[Opening DATA TO EXAMINE section]

This is an optimization exercise on Yosys and OpenROAD, whose aim is small area, not a production implementation. In this exercise RTL edits were held to simulation tests only and were not proved equivalent to the original. Power and IR drop assume default switching activity.

==> v15: inputs <==
==> flow/design.v <==
module cfc (
    input  wire        clk,
    input  wire        rst,             
    input  wire        tx_we,
    input  wire [3:0]  tx_waddr,
    input  wire [15:0] tx_wdata,
    input  wire        start,
    input  wire [3:0]  start_cnt_m1,    
    input  wire [15:0] start_timeout,   
    input  wire        line_in,
    output reg         line_out,
    input  wire        abort_ok,
    input  wire [5:0]  rx_raddr,
    output wire [15:0] rx_rdata,
    output wire        busy,
    output reg         done,
    output reg  [1:0]  outcome,         
    output reg  [5:0]  rx_len,
    output wire        halted,
    output reg  [15:0] perrcnt
);
    localparam [2:0] S_IDLE = 3'b000;
    localparam [2:0] S_ARM  = 3'b001;
    localparam [2:0] S_FLY  = 3'b011;
    localparam [2:0] S_TD   = 3'b010;
    localparam [2:0] S_HALT = 3'b100;
    localparam [1:0] TX_PRE  = 2'd0;    
    localparam [1:0] TX_WORD = 2'd1;
    localparam [1:0] TX_END  = 2'd2;    
    localparam [1:0] TX_OFF  = 2'd3;
    localparam [2:0] RX_QUIET = 3'd0;
    localparam [2:0] RX_ARM   = 3'd1;
    localparam [2:0] RX_HIGH  = 3'd2;
    localparam [2:0] RX_Z     = 3'd3;
    localparam [2:0] RX_P1    = 3'd4;
    localparam [2:0] RX_P2    = 3'd5;
    localparam [2:0] RX_P3    = 3'd6;
    localparam [2:0] RX_FRAME = 3'd7;
    reg [2:0]   st;
    wire idle   = (st == S_IDLE);
    wire armed  = (st == S_ARM);
    wire fly    = (st == S_FLY);
    wire td     = (st == S_TD);
    wire hlt    = st[2];
    assign busy   = st[0] | st[1];
    assign halted = hlt;
    reg [9:0]   txb [0:15];
    always @(posedge clk)
        if (!rst && !busy && tx_we)
            txb[tx_waddr] <= tx_wdata[9:0];
    reg [319:0] rxr;        
    reg [4:0]  rq;
    reg [9:0]  rxs_sr;      
    reg [9:0]  rxh;         
    reg [5:0]  rxwp;        
    reg        term;        
    reg        rxh_pend;
    wire [4:0] rxh_base = term ? rx_len[4:0] : rxwp[4:0];
    wire [4:0] rxh_at = rxh_base + rq;
    wire       rxh_go = rxh_pend && (rxh_at[3:0] == 4'd0);
    always @(posedge clk) begin
        rq <= rst ? 5'd0 : rq + 5'd1;
        rxr[159:10]  <= rxr[149:0];
        rxr[319:170] <= rxr[309:160];
        rxr[9:0]     <= (rxh_go && !rxh_at[4]) ? rxh : rxr[319:310];
        rxr[169:160] <= (rxh_go &&  rxh_at[4]) ? rxh : rxr[159:150];
    end
    wire [4:0] rx_pos = rx_raddr[4:0] + rq;
    wire [9:0] rx_word_out = (rxh_pend && rx_raddr[4:0] + 5'd1 == rxh_base) ? rxh : rxr[rx_pos*10 +: 10];
    assign rx_rdata = {6'd0, rx_word_out};
    reg [3:0]  ph;         
    reg [11:0] tblk;       
    reg        tfrac;      
    wire poll      = fly && (ph == 4'd0);
    wire t_expired = (tblk == 12'd0) && !tfrac;
    wire exit_done = poll && term;
    wire exit_to   = poll && !term && t_expired;
    wire run       = fly && !exit_done && !exit_to;
    reg [1:0] txs;
    reg [4:0] tp;
    reg [3:0] ti;
    reg [3:0] tcnt;
    wire [9:0] tw = txb[ti];
    wire [3:0] tq = tp[4:1];
    reg        tb_bit;
    always @* begin
        case (tq)
            4'd0:    tb_bit = 1'b1;
            4'd1:    tb_bit = tw[9];
            4'd2:    tb_bit = tw[8];
            4'd3:    tb_bit = tw[7];
            4'd4:    tb_bit = tw[6];
            4'd5:    tb_bit = tw[5];
            4'd6:    tb_bit = tw[4];
            4'd7:    tb_bit = tw[3];
            4'd8:    tb_bit = tw[2];
            4'd9:    tb_bit = tw[1];
            4'd10:   tb_bit = tw[0];
            default: tb_bit = ~^tw;
        endcase
    end
    reg tx_chip;
    always @* begin
        case (txs)
            TX_PRE:  tx_chip = (tp < 5'd19) ? ~tp[0] : (tp >= 5'd21);
            TX_WORD: tx_chip = tp[0] ? tb_bit : ~tb_bit;
            TX_END:  tx_chip = (tq == 4'd1);
            default: tx_chip = 1'b0;
        endcase
    end
    reg [2:0] rxs;
    reg [4:0] rc;          
    reg       rpar;        
    wire c       = line_in;
    wire rx_full = rxwp[5] & rxwp[0];       
    wire rc_last = (rc == 5'd23);
    always @(posedge clk) begin
        if (idle) begin
            tcnt  <= start_cnt_m1;
            tblk  <= start_timeout[15:4];
            tfrac <= |start_timeout[3:0];
        end
        if (armed)
            ph <= 4'd0;
        else if (run || (td && !abort_ok))
            ph <= ph + 4'd1;
        if (poll && !exit_done && !exit_to) begin
            if (tblk != 12'd0)
                tblk <= tblk - 12'd1;
            else
                tfrac <= 1'b0;
        end
        if (armed) begin
            txs <= TX_PRE;
            tp  <= 5'd9;
            ti  <= 4'd0;
        end else if (run) begin
            if (tp == 5'd23) begin
                tp <= 5'd0;
                case (txs)
                    TX_PRE:  txs <= TX_WORD;
                    TX_WORD: if (ti == tcnt) txs <= TX_END; else ti <= ti + 4'd1;
                    default: txs <= TX_OFF;
                endcase
            end else begin
                tp <= tp + 5'd1;
            end
        end
        if (rxh_go)
            rxh_pend <= 1'b0;
        if (armed) begin
            rxs  <= RX_QUIET;
            rxwp <= 6'd0;
            term <= 1'b0;
            rxh_pend <= 1'b0;
        end else if (run) begin
            case (rxs)
                RX_QUIET: if (!c) rxs <= RX_ARM;
                RX_ARM:   if (c)  rxs <= RX_HIGH;
                RX_HIGH:  if (!c) rxs <= RX_Z;
                RX_Z:     rxs <= c ? RX_HIGH : RX_P1;
                RX_P1:    rxs <= c ? RX_P2 : RX_ARM;
                RX_P2:    rxs <= c ? RX_P3 : RX_Z;
                RX_P3: begin
                    rc <= 5'd0;
                    rxs <= c ? RX_FRAME : RX_Z;
                end
                default: begin
                    rc <= rc_last ? 5'd0 : rc + 5'd1;
                    if (rc == 5'd0) begin
                        rpar <= c;
                    end else if (rc == 5'd1) begin
                        rpar <= 1'b0;
                        if (rpar || !c) begin
                            rxs <= RX_QUIET;
                            if (!rx_full) begin
                                if (!term)
                                    rx_len <= rxwp;
                                term <= 1'b1;
                                rxwp <= rxwp + 6'd1;
                            end
                        end
                    end else if (rc[0]) begin
                        if (rc_last) begin
                            if (!rx_full) begin
                                rxwp <= rxwp + 6'd1;
                                if (!term && !rxwp[5]) begin
                                    rxh      <= rxs_sr;
                                    rxh_pend <= 1'b1;
                                end
                                if (c == rpar && perrcnt != 16'hFFFF)
                                    perrcnt <= perrcnt + 16'd1;
                            end
                        end else begin
                            rpar <= rpar ^ c;
                            rxs_sr <= {rxs_sr[8:0], c};
                        end
                    end
                end
            endcase
        end
        done     <= 1'b0;
        line_out <= run & tx_chip;
        case (st)
            S_IDLE: if (start) st <= S_ARM;
            S_ARM:  st <= S_FLY;
            S_FLY: begin
                if (exit_done || exit_to) begin
                    st      <= S_TD;
                    outcome <= {1'b0, exit_to};
                end
            end
            S_TD: begin
                if (abort_ok) begin
                    st   <= S_IDLE;
                    done <= 1'b1;
                end else if (ph[2:0] == 3'd7) begin
                    st      <= S_HALT;
                    outcome <= 2'd2;
                    done    <= 1'b1;
                end
            end
            S_HALT: if (start) done <= 1'b1;
            default: st <= S_IDLE;
        endcase
        if (rst) begin
            st       <= S_IDLE;
            line_out <= 1'b0;
            done     <= 1'b0;
            outcome  <= 2'd0;
            rx_len   <= 6'd0;
            perrcnt  <= 16'd0;
        end
    end
endmodule
==> flow/flow/run.sh <==
#!/bin/bash
# Standard ORFS layout (the standard.sh) with these changes:
# - synthesis: flow/synth.tcl, the standard synthesis script with ABC's final
#   buffering and gate sizing left out (registers and names unchanged);
# - ports are buffered with the smallest buffer, sky130_fd_sc_hd__buf_1;
# - clock tree built from clkbuf_8 in small clusters, without dummy loads.
set -euo pipefail
export FLOW_ABC_SCRIPT="$PWD/flow/abc_nobuf.script"
bash standard.sh finish \
  "SYNTH_SCRIPT=$PWD/flow/synth.tcl" \
  "BUFFER_PORTS_ARGS=-buffer_cell sky130_fd_sc_hd__buf_1" \
  "CTS_ARGS=-sink_clustering_enable -repair_clock_nets -buf_list sky130_fd_sc_hd__clkbuf_8 -sink_clustering_size 18 -sink_clustering_max_diameter 60 -dont_use_dummy_load" \
  > standard_flow.log 2>&1
==> flow/flow/abc_nobuf.script <==
&get -n
&st
&dch
&nf
&st
&syn2
&if -g -K 6
&synch2
&nf
&st
&syn2
&if -g -K 6
&synch2
&nf
&st
&syn2
&if -g -K 6
&synch2
&nf
&st
&syn2
&if -g -K 6
&synch2
&nf
&st
&syn2
&if -g -K 6
&synch2
&nf
&put
==> flow/flow/synth.tcl <==
# synth_recipe.tcl (the standard synthesis) with one change: the ABC mapping
# script is ORFS's abc_speed.script without its final buffering and sizing
# steps (buffer, topo, stime, upsize, dnsize); placement repairs drive strength.
proc synth {args} { yosys synth -nofsm -noshare {*}$args }
proc abc {args} {
  set i [lsearch -exact $args -script]
  if {$i >= 0} { set args [lreplace $args [expr {$i+1}] [expr {$i+1}] $::env(FLOW_ABC_SCRIPT)] }
  yosys abc {*}$args
}
source $::env(SCRIPTS_DIR)/synth.tcl
# left out here: clear keep_hierarchy, flatten, clean up, hide names made inside functions, write 1_2_yosys.v
==> flow/standard.sh <==
#!/bin/bash
# synth_recipe.tcl (not shown) runs the flow's synth.tcl, then flattens the netlist and writes it again
# the make line also repeats each setting of config.mk as NAME=value (left out here)
make -C /OpenROAD-flow-scripts/flow DESIGN_CONFIG=/design/flow/config.mk WORK_HOME=/design/flow/orfs CLKGATE_MAP_FILE= SYNTH_SCRIPT=/design/flow/synth_recipe.tcl "${@:-finish}"
==> flow/config.mk <==
export PLATFORM = sky130hd
export DESIGN_NAME = cfc
export DESIGN_NICKNAME = cfc
export VERILOG_FILES = /design/flow/design.v
export SDC_FILE = /design/flow/constraint.sdc
export NUM_CORES = 4
export LEC_CHECK = 0
export CAP_MARGIN = 20
export CORE_MARGIN = 2
export CORE_UTILIZATION = 40
export SLEW_MARGIN = 20
==> flow/constraint.sdc <==
create_clock -name core_clock -period 10.0 [get_ports {clk}]
set_input_delay 2.0000 -clock core_clock [delete_from_list [all_inputs] [get_ports {clk}]]
set_output_delay 2.0000 -clock core_clock [all_outputs]
set_load 0.01 [all_outputs]
==> inputs of v1, as changes to v15 <==
==> flow/flow/run.sh (replaced) <==
#!/bin/bash
# Standard ORFS layout (the standard.sh, standard synthesis unchanged) with two changes:
# - ports are buffered with the smallest buffer, sky130_fd_sc_hd__buf_1;
# - clock tree built from clkbuf_8 in small clusters, without dummy loads.
set -euo pipefail
bash standard.sh finish \
  "BUFFER_PORTS_ARGS=-buffer_cell sky130_fd_sc_hd__buf_1" \
  "CTS_ARGS=-sink_clustering_enable -repair_clock_nets -buf_list sky130_fd_sc_hd__clkbuf_8 -sink_clustering_size 18 -sink_clustering_max_diameter 60 -dont_use_dummy_load" \
  > standard_flow.log 2>&1
removed: flow/flow/abc_nobuf.script
removed: flow/flow/synth.tcl
==> inputs of v8, as changes to v15 <==
--- a/flow/design.v
+++ b/flow/design.v
@@ -52,11 +52,9 @@
     reg [4:0]  rq;
     reg [9:0]  rxs_sr;      
     reg [9:0]  rxh;         
-    reg [5:0]  rxwp;        
-    reg        term;        
+    reg [4:0]  rxh_slot;
     reg        rxh_pend;
-    wire [4:0] rxh_base = term ? rx_len[4:0] : rxwp[4:0];
-    wire [4:0] rxh_at = rxh_base + rq;
+    wire [4:0] rxh_at = rxh_slot + rq + 5'd1;
     wire       rxh_go = rxh_pend && (rxh_at[3:0] == 4'd0);
     always @(posedge clk) begin
         rq <= rst ? 5'd0 : rq + 5'd1;
@@ -66,11 +64,12 @@
         rxr[169:160] <= (rxh_go &&  rxh_at[4]) ? rxh : rxr[159:150];
     end
     wire [4:0] rx_pos = rx_raddr[4:0] + rq;
-    wire [9:0] rx_word_out = (rxh_pend && rx_raddr[4:0] + 5'd1 == rxh_base) ? rxh : rxr[rx_pos*10 +: 10];
+    wire [9:0] rx_word_out = (rxh_pend && rx_raddr[4:0] == rxh_slot) ? rxh : rxr[rx_pos*10 +: 10];
     assign rx_rdata = {6'd0, rx_word_out};
     reg [3:0]  ph;         
     reg [11:0] tblk;       
     reg        tfrac;      
+    reg        term;       
     wire poll      = fly && (ph == 4'd0);
     wire t_expired = (tblk == 12'd0) && !tfrac;
     wire exit_done = poll && term;
@@ -111,6 +110,7 @@
     reg [2:0] rxs;
     reg [4:0] rc;          
     reg       rpar;        
+    reg [5:0] rxwp;
     wire c       = line_in;
     wire rx_full = rxwp[5] & rxwp[0];       
     wire rc_last = (rc == 5'd23);
@@ -186,6 +186,7 @@
                                 rxwp <= rxwp + 6'd1;
                                 if (!term && !rxwp[5]) begin
                                     rxh      <= rxs_sr;
+                                    rxh_slot <= rxwp[4:0];
                                     rxh_pend <= 1'b1;
                                 end
                                 if (c == rpar && perrcnt != 16'hFFFF)
==> flow/flow/run.sh (replaced) <==
#!/bin/bash
# Standard ORFS layout (the standard.sh, standard synthesis unchanged) with two changes:
# - ports are buffered with the smallest buffer, sky130_fd_sc_hd__buf_1;
# - clock tree built from clkbuf_8 in small clusters, without dummy loads.
set -euo pipefail
bash standard.sh finish \
  "BUFFER_PORTS_ARGS=-buffer_cell sky130_fd_sc_hd__buf_1" \
  "CTS_ARGS=-sink_clustering_enable -repair_clock_nets -buf_list sky130_fd_sc_hd__clkbuf_8 -sink_clustering_size 20 -sink_clustering_max_diameter 40 -dont_use_dummy_load" \
  > standard_flow.log 2>&1
Settings changed: CORE_UTILIZATION 40 to 60.
removed: flow/flow/abc_nobuf.script
removed: flow/flow/synth.tcl
==> inputs of v7, as changes to v15 <==
==> flow/flow/run.sh (replaced) <==
#!/bin/bash
# Standard ORFS layout (the standard.sh, standard synthesis unchanged) with two changes:
# - ports are buffered with the smallest buffer, sky130_fd_sc_hd__buf_1;
# - clock tree built from clkbuf_8 in small clusters, without dummy loads.
set -euo pipefail
bash standard.sh finish \
  "BUFFER_PORTS_ARGS=-buffer_cell sky130_fd_sc_hd__buf_1" \
  "CTS_ARGS=-sink_clustering_enable -repair_clock_nets -buf_list sky130_fd_sc_hd__clkbuf_8 -sink_clustering_size 20 -sink_clustering_max_diameter 60 -dont_use_dummy_load" \
  > standard_flow.log 2>&1
Settings changed: CAP_MARGIN 20 to 0, SLEW_MARGIN 20 to 0.
removed: flow/flow/abc_nobuf.script
removed: flow/flow/synth.tcl
==> qor summary <==
RD Place Congestion: v15 0.772; v1 0.805; v8 0.774; v7 0.805
Fmax: v15 133 MHz; v1 132 MHz; v8 133 MHz; v7 133 MHz
Result of the run: v15 timing/DRC/antenna clean; v1 timing/DRC/antenna clean; v8 timing/DRC/antenna clean; v7 timing/DRC/antenna clean
Capturing instance or port of the critical path: v15 rx_rdata[3]; v1 rx_rdata[5]; v8 rx_rdata[0]; v7 rx_rdata[5]
Proportion of power drawn by flip-flops and latches: v15 0.656; v1 0.655; v8 0.618; v7 0.657
Gate power share: v15 0.064; v1 0.064; v8 0.057; v7 0.064
Area of the core: v15 0.0503 mm^2; v1 0.0512 mm^2; v8 0.0344 mm^2; v7 0.0512 mm^2
Signal buffers: v15 100; v1 97; v8 112; v7 96
Clock insertion delay at the later pin of the skew report: v15 0.61 ns; v1 0.64 ns; v8 0.61 ns; v7 0.63 ns
Clock network power: v15 1.07 mW; v1 1.07 mW; v8 1.32 mW; v7 1.06 mW
Fraction of final layout cells sized beyond drive strength 1: v15 0.153; v1 0.176; v8 0.184; v7 0.172
Routed wire length: v15 38.0 mm; v1 38.3 mm; v8 38.0 mm; v7 38.2 mm
Simple-gate portion of the synthesized area: v15 0.0634; v1 0.0628; v8 0.0632; v7 0.0628

## separate check: timing with driven ports
The results above use ideal ports. As a check the final layouts listed here were re-extracted and re-timed, cells and wires unchanged.
Step 1: set_driving_cell puts a clkbuf_16 on clk and a buf_2 on each other input, an assumption about the parent block.
Step 2 also shifts input and output timing later by t, the mid clock arrival at the registers, as if the neighbouring blocks saw the same clock.
a / b / c = ideal / step 1 / step 2; a / b = the first two.
run	t, ns	setup WS [ns]	worst setup path at the end	worst register clock-pin slew, ns
v15	0.650	2.499 / 2.475 / 2.475	input to output	0.12 / 0.12
v1	0.639	2.452 / 2.415 / 2.415	input to output	0.11 / 0.11
v8	0.629	2.501 / 2.473 / 2.473	input to output	0.09 / 0.09
v7	0.647	2.456 / 2.420 / 2.420	input to output	0.12 / 0.12
After both steps setup and hold are still met in every run listed. The setup slack of v1, which loses most, moves by -0.037 ns with the drivers and by -0.037 ns with both steps.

[Closing DATA TO EXAMINE section]

YOUR GOAL => The required answer is the exact run of lines above starting at the line with "wire [9:0] tw = txb[ti];" and ending at the line with "rxwp <= 6'd0;", with both ends present.

RESPONSE BOX =>
    wire [9:0] tw = txb[ti];
    wire [3:0] tq = tp[4:1];
    reg        tb_bit;
    always @* begin
        case (tq)
            4'd0:    tb_bit = 1'b1;
            4'd1:    tb_bit = tw[9];
            4'd2:    tb_bit = tw[8];
            4'd3:    tb_bit = tw[7];
            4'd4:    tb_bit = tw[6];
            4'd5:    tb_bit = tw[5];
            4'd6:    tb_bit = tw[4];
            4'd7:    tb_bit = tw[3];
            4'd8:    tb_bit = tw[2];
            4'd9:    tb_bit = tw[1];
            4'd10:   tb_bit = tw[0];
            default: tb_bit = ~^tw;
        endcase
    end
    reg tx_chip;
    always @* begin
        case (txs)
            TX_PRE:  tx_chip = (tp < 5'd19) ? ~tp[0] : (tp >= 5'd21);
            TX_WORD: tx_chip = tp[0] ? tb_bit : ~tb_bit;
            TX_END:  tx_chip = (tq == 4'd1);
            default: tx_chip = 1'b0;
        endcase
    end
    reg [2:0] rxs;
    reg [4:0] rc;          
    reg       rpar;        
    wire c       = line_in;
    wire rx_full = rxwp[5] & rxwp[0];       
    wire rc_last = (rc == 5'd23);
    always @(posedge clk) begin
        if (idle) begin
            tcnt  <= start_cnt_m1;
            tblk  <= start_timeout[15:4];
            tfrac <= |start_timeout[3:0];
        end
        if (armed)
            ph <= 4'd0;
        else if (run || (td && !abort_ok))
            ph <= ph + 4'd1;
        if (poll && !exit_done && !exit_to) begin
            if (tblk != 12'd0)
                tblk <= tblk - 12'd1;
            else
                tfrac <= 1'b0;
        end
        if (armed) begin
            txs <= TX_PRE;
            tp  <= 5'd9;
            ti  <= 4'd0;
        end else if (run) begin
            if (tp == 5'd23) begin
                tp <= 5'd0;
                case (txs)
                    TX_PRE:  txs <= TX_WORD;
                    TX_WORD: if (ti == tcnt) txs <= TX_END; else ti <= ti + 4'd1;
                    default: txs <= TX_OFF;
                endcase
            end else begin
                tp <= tp + 5'd1;
            end
        end
        if (rxh_go)
            rxh_pend <= 1'b0;
        if (armed) begin
            rxs  <= RX_QUIET;
            rxwp <= 6'd0;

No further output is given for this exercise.